Prior to the advent of Medicare and Medicaid in 1965, laboratory testing services were primarily for the hospital inpatient population, performed according to a "fee-for-service" model. Medicare doubled the number of insured individuals, who became consumers of laboratory services, oftentimes as outpatients.
Large independent medical laboratories, already well-situated to accommodate high-volume lab testing, aggressively marketed their services directly to physicians at a discount. Often physicians marked up the prices of these lab tests, generating large profits from reimbursements from patients or their insurance carriers, including Medicare.
In order to minimize the financial impact in this new health insurance environment, Medicare was changed to eliminate physician office markup, and diagnostic related groups (DRGs) were created, leading to a reimbursement-by-case payment schedule.
Over time, hospital admissions and lengths-of-stay dropped, and outpatient lab testing services grew, roughly at the same rate. Until this time, labs were considered as cost centers, not profit centers. It has been determined that, whereas smaller hospitals can benefit from outsourcing their lab services to one of the large commercial labs (thereby saving from 8% to 20% in lab testing costs), larger hospital labs realized they could adapt to retain or reclaim some of these lab test services, while generating a profit.
In short, lab outreach is the receipt of "lab specimens from sources other than in-patients." A more complete definition of a laboratory outreach is:
"Laboratory outreach businesses typically focus on a range of laboratory testing needs of physicians, other health care providers in the community and their patients on an outpatient basis."
Whereas the first definition addresses the breadth of "outreach", the second carries with it the idea that a hospital outreach service must develop an expanded "footprint" in the community.

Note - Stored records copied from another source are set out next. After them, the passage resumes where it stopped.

### src/rtl/dsfma_pkg.sv
package dsfma_pkg;
  localparam int DEF_DATA_W    = 16;
  localparam int DEF_COEF_W    = 18;
  localparam int DEF_COEF_FRAC = 16;
  localparam int DEF_IDX_W     = 5;

  typedef enum logic {
    MODE_SIN = 1'b0,
    MODE_COS = 1'b1
  } mode_e;
endpackage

Given this requirement, how does a lab develop an outreach capability?
First and foremost, it must be agreed that the primary goal is improved patient care. While financial and other considerations need to be carefully considered to determine long-range viability, these elements can never be at the expense of highest-possible quality of patient care.

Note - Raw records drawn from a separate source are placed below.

==> src/rtl/bus_glue85_pkg.sv <==
package bus_glue85_pkg;
    typedef enum logic [1:0] {
        TGT_NONE = 2'd0,
        TGT_RAM  = 2'd1,
        TGT_UART = 2'd2,
        TGT_SW   = 2'd3
    } target_e;
endpackage

==> src/rtl/bus_glue85_latch.sv <==
module bus_glue85_latch #(
    parameter int W = 8
) (
    input  logic         clk,
    input  logic         rst_n,
    input  logic         ale,
    input  logic [W-1:0] bus,
    output logic [W-1:0] addr
);
    logic [W-1:0] held_q;

    // The strobe takes priority so a capture during reset is never lost.
    always_ff @(posedge clk) begin
        if (ale)
            held_q <= bus;
        else if (!rst_n)
            held_q <= '0;
    end

    // Transparent while the strobe is high, held otherwise.
    assign addr = ale ? bus : held_q;
endmodule

==> src/rtl/bus_glue85_decode.sv <==
module bus_glue85_decode
    import bus_glue85_pkg::*;
(
    input  logic    io_cyc,
    input  logic    top_bit,
    input  logic    io_hi_bit,
    input  logic    uart_bit,
    output target_e tgt
);
    always_comb begin
        tgt = TGT_NONE;
        if (!io_cyc) begin
            if (!top_bit)
                tgt = TGT_RAM;
        end else if (io_hi_bit) begin
            tgt = TGT_SW;
        end else if (uart_bit) begin
            tgt = TGT_UART;
        end
    end
endmodule

==> src/rtl/bus_glue85_strobe.sv <==
module bus_glue85_strobe
    import bus_glue85_pkg::*;
(
    input  target_e tgt,
    input  logic    rd_n,
    input  logic    wr_n,
    input  logic    rd_block,
    input  logic    ext_wr_n,
    input  logic    ext_cs_n,
    input  logic    early_rd,
    input  logic    reg_bit,
    output logic    ram_ce_n,
    output logic    ram_oe_n,
    output logic    ram_we_n,
    output logic    uart_cs_n,
    output logic    uart_rs,
    output logic    uart_e,
    output logic    uart_rw,
    output logic    sw_cs_n
);
    logic sel_ram, sel_uart, sel_sw;

    always_comb begin
        sel_ram  = 1'b0;
        sel_uart = 1'b0;
        sel_sw   = 1'b0;
        unique case (tgt)
            TGT_NONE: ;
            TGT_RAM:  sel_ram  = 1'b1;
            TGT_UART: sel_uart = 1'b1;
            TGT_SW:   sel_sw   = 1'b1;
        endcase
    end

    assign ram_ce_n  = ~sel_ram;
    assign ram_oe_n  = rd_n | rd_block;
    assign ram_we_n  = wr_n & ext_wr_n;
    assign uart_cs_n = ~sel_uart;
    assign uart_rs   = reg_bit;
    assign uart_e    = ~(rd_n & wr_n);
    assign uart_rw   = early_rd;
    assign sw_cs_n   = ~(sel_sw | ~ext_cs_n);
endmodule

==> src/rtl/bus_glue85.sv <==
module bus_glue85
    import bus_glue85_pkg::*;
#(
    parameter int LO_W      = 8,
    parameter int IO_HI_POS = 7,
    parameter int UART_POS  = 4,
    parameter int RS_POS    = 0
) (
    input  logic            clk,
    input  logic            rst_n,
    input  logic [LO_W-1:0] ad_i,
    input  logic            a15_i,
    input  logic            ale_i,
    input  logic            rd_n_i,
    input  logic            wr_n_i,
    input  logic            io_m_i,
    input  logic            s1_i,
    input  logic            ram_rd_dis_i,
    input  logic            ext_wr_n_i,
    input  logic            ext_cs_n_i,
    output logic [LO_W-1:0] addr_lo_o,
    output logic            ram_ce_n_o,
    output logic            ram_oe_n_o,
    output logic            ram_we_n_o,
    output logic            uart_cs_n_o,
    output logic            uart_rs_o,
    output logic            uart_e_o,
    output logic            uart_rw_o,
    output logic            sw_cs_n_o
);
    target_e tgt;

    bus_glue85_latch #(.W(LO_W)) u_latch (
        .clk   (clk),
        .rst_n (rst_n),
        .ale   (ale_i),
        .bus   (ad_i),
        .addr  (addr_lo_o)
    );

    bus_glue85_decode u_decode (
        .io_cyc    (io_m_i),
        .top_bit   (a15_i),
        .io_hi_bit (addr_lo_o[IO_HI_POS]),
        .uart_bit  (addr_lo_o[UART_POS]),
        .tgt       (tgt)
    );

    bus_glue85_strobe u_strobe (
        .tgt       (tgt),
        .rd_n      (rd_n_i),
        .wr_n      (wr_n_i),
        .rd_block  (ram_rd_dis_i),
        .ext_wr_n  (ext_wr_n_i),
        .ext_cs_n  (ext_cs_n_i),
        .early_rd  (s1_i),
        .reg_bit   (addr_lo_o[RS_POS]),
        .ram_ce_n  (ram_ce_n_o),
        .ram_oe_n  (ram_oe_n_o),
        .ram_we_n  (ram_we_n_o),
        .uart_cs_n (uart_cs_n_o),
        .uart_rs   (uart_rs_o),
        .uart_e    (uart_e_o),
        .uart_rw   (uart_rw_o),
        .sw_cs_n   (sw_cs_n_o)
    );
endmodule
--- src/rtl/bidir_latch_bport.sv ---
module bidir_latch_bport #(
  parameter int W      = 8,
  parameter bit INVERT = 1'b1
) (
  input  logic [W-1:0] b_in,
  input  logic [W-1:0] b_pres,
  input  logic [W-1:0] q,
  input  logic         b_en_q,
  output logic [W-1:0] rx,
  output logic [W-1:0] pull
);
  for (genvar i = 0; i < W; i++) begin : g_bit
    logic lvl;
    assign lvl = b_in[i] & b_pres[i];
    if (INVERT) begin : g_inv
      assign rx[i]   = ~lvl;
      assign pull[i] = b_en_q & q[i];
    end else begin : g_buf
      assign rx[i]   = lvl;
      assign pull[i] = b_en_q & ~q[i];
    end
  end
endmodule

--- src/rtl/bidir_latch_store.sv ---
module bidir_latch_store
  import bidir_latch_pkg::*;
#(
  parameter int W = 8
) (
  input  logic         clk,
  input  logic         rst,
  input  logic         load,
  input  src_sel_e     src_sel,
  input  logic [W-1:0] a_src,
  input  logic [W-1:0] b_src,
  output logic [W-1:0] q
);
  always_ff @(posedge clk) begin
    if (rst) q <= '0;
    else if (load) q <= (src_sel == SRC_B) ? b_src : a_src;
  end

  p_hold_r1: assert property (@(posedge clk) disable iff (rst)
    !load |=> $stable(q));
endmodule

--- src/rtl/bidir_latch_xcvr.sv ---
module bidir_latch_xcvr
  import bidir_latch_pkg::*;
#(
  parameter int W      = 8,
  parameter bit INVERT = 1'b1
) (
  input  logic         clk,
  input  logic         rst,
  input  logic         le_n,
  input  logic         a_dir,
  input  logic [1:0]   b_en_n,
  input  logic [W-1:0] a_in,
  output logic [W-1:0] a_out,
  output logic         a_oe,
  input  logic [W-1:0] b_in,
  input  logic [W-1:0] b_pres,
  output logic [W-1:0] b_out,
  output logic [W-1:0] b_oe,
  output logic         feedback
);
  src_sel_e     src_sel;
  logic         load, a_en_q, b_en_q, fb_q;
  logic [W-1:0] q, rx, pull;

  bidir_latch_ctrl u_ctrl (
    .clk(clk), .rst(rst), .le_n(le_n), .a_dir(a_dir), .b_en_n(b_en_n),
    .src_sel(src_sel), .load(load), .a_en_q(a_en_q), .b_en_q(b_en_q), .fb_q(fb_q)
  );

  bidir_latch_bport #(.W(W), .INVERT(INVERT)) u_bport (
    .b_in(b_in), .b_pres(b_pres), .q(q), .b_en_q(b_en_q), .rx(rx), .pull(pull)
  );

  bidir_latch_store #(.W(W)) u_store (
    .clk(clk), .rst(rst), .load(load), .src_sel(src_sel),
    .a_src(a_in), .b_src(rx), .q(q)
  );

  assign a_out    = q;
  assign a_oe     = a_en_q;
  assign b_out    = '0;
  assign b_oe     = pull;
  assign feedback = fb_q;

  p_b_needs_both_r2: assert property (@(posedge clk) disable iff (rst)
    (b_en_n != 2'b00) |=> b_oe == '0);
  p_a_enable_r3: assert property (@(posedge clk) disable iff (rst)
    1'b1 |=> a_oe == $past(a_dir));
  p_fb_flag_r8: assert property (@(posedge clk) disable iff (rst)
    (a_dir && b_en_n == 2'b00 && !le_n) |=> feedback);
  p_b_out_low_r4: assert property (@(posedge clk) disable iff (rst)
    b_out == '0);
  p_aout_hold_r1: assert property (@(posedge clk) disable iff (rst)
    le_n |=> $stable(a_out));
endmodule

--- config.mk ---
export PLATFORM = sky130hd
export DESIGN_NAME = bidir_latch_xcvr
export DESIGN_NICKNAME = d
export VERILOG_FILES = /design/src/rtl/bidir_latch_pkg.sv /design/src/rtl/bidir_latch_ctrl.sv /design/src/rtl/bidir_latch_bport.sv /design/src/rtl/bidir_latch_store.sv /design/src/rtl/bidir_latch_xcvr.sv
export SDC_FILE = /design/constraint.sdc
export NUM_CORES = 1
export LEC_CHECK = 0
export BUFFER_PORTS_ARGS = -buffer_cell sky130_fd_sc_hd__buf_2
export CAP_MARGIN = 20
export CORE_MARGIN = 2
export CORE_UTILIZATION = 40
export CTS_BUF_LIST = sky130_fd_sc_hd__clkbuf_8
export CTS_CLUSTER_DIAMETER = 60
export DETAILED_ROUTE_END_ITERATION = 6
export PLACE_DENSITY = 0.95
export SKIP_LAST_GASP = 1
export SYNTH_ARGS = -nofsm -noshare
export SYNTH_HDL_FRONTEND = slang
export SYNTH_SLANG_ARGS = --single-unit
--- constraint.sdc ---
create_clock -name clk -period 1.65 [get_ports clk]
set_input_delay 0.2475 -clock clk [delete_from_list [all_inputs] [get_ports clk]]
set_output_delay 0.2475 -clock clk [all_outputs]
set_load 0.005 [all_outputs]
===== config.mk =====
export PLATFORM = sky130hd
export DESIGN_NAME = spi_xfer_master
export DESIGN_NICKNAME = d
export VERILOG_FILES = /design/src/rtl/spi_xfer_pkg.sv /design/src/rtl/spi_xfer_ctrl.sv /design/src/rtl/spi_xfer_dp.sv /design/src/rtl/spi_xfer_master.sv
export SDC_FILE = /design/constraint.sdc
export NUM_CORES = 1
export LEC_CHECK = 0
export BUFFER_PORTS_ARGS = -buffer_cell sky130_fd_sc_hd__buf_2
export CAP_MARGIN = 40
export CORE_ASPECT_RATIO = 1.4
export CORE_MARGIN = 5
export CORE_UTILIZATION = 40
export CTS_BUF_LIST = sky130_fd_sc_hd__clkbuf_4
export DETAILED_ROUTE_END_ITERATION = 16
export GPL_ROUTABILITY_DRIVEN = 0
export HOLD_SLACK_MARGIN = 0.15
export PLACE_DENSITY = 0.58
export SLEW_MARGIN = 10
export SYNTH_ARGS = -nofsm -noshare
export SYNTH_HDL_FRONTEND = slang
export SYNTH_HIERARCHICAL = 1
export SYNTH_SLANG_ARGS = --single-unit

===== constraint.sdc =====
create_clock -name clk -period 11.8 [get_ports clk]
set_input_delay 1.18 -clock clk [delete_from_list [all_inputs] [get_ports clk]]
set_output_delay 1.18 -clock clk [all_outputs]
set_load 0.005 [all_outputs]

A hospital needs complete support from administration; it must stand prepared to supply resources and remove obstacles to enable the lab to transform its service model.
Also necessary is a strategic plan, with a dedicated team, headed by a capable project manager / team leader. The plan needs to include, among other elements, elements of service, lists of barriers to success, strategies to overcome these barriers, growth goals, and Key Performance Indicators (KPIs).
Crucial to these efforts is a well-trained marketing team, which is able to explain the advantages of the new service, describe the range of services, billing, and reporting aspects, IT capabilities and requirements, and provide decision support tools to physicians.
Charles V. Wilson, VP of Operations at Robert Wood Johnson University Hospital, has recently proposed five quantitative KPIs for a viable outreach lab service:
Operating margin
Percentage of unbilled claims
Percentage of error or denial by client
Average time from requisition to payment
Average / median price per accession vs average / median payment received per accession.
In addition to quantitative success measures, it is equally important to determine qualitative, behavioral success metrics. Jane Hermansen, Outreach Program Coordinator for Mayo Medical Laboratories in Rochester, MN, has proposed a set of five "Pillars of Excellence" which the outreach lab must purpose to exemplify in its practice:
Quality – always with a mind to improving and exceeding established levels of quality of care.
Service – demonstrating ongoing commitment to creating excellent service
People – providing a supportive work environment wherein associates are loyal and satisfied.
Financial – transparently demonstrating fiscal responsibility.
Growth – commitment to continuous development and enhancement.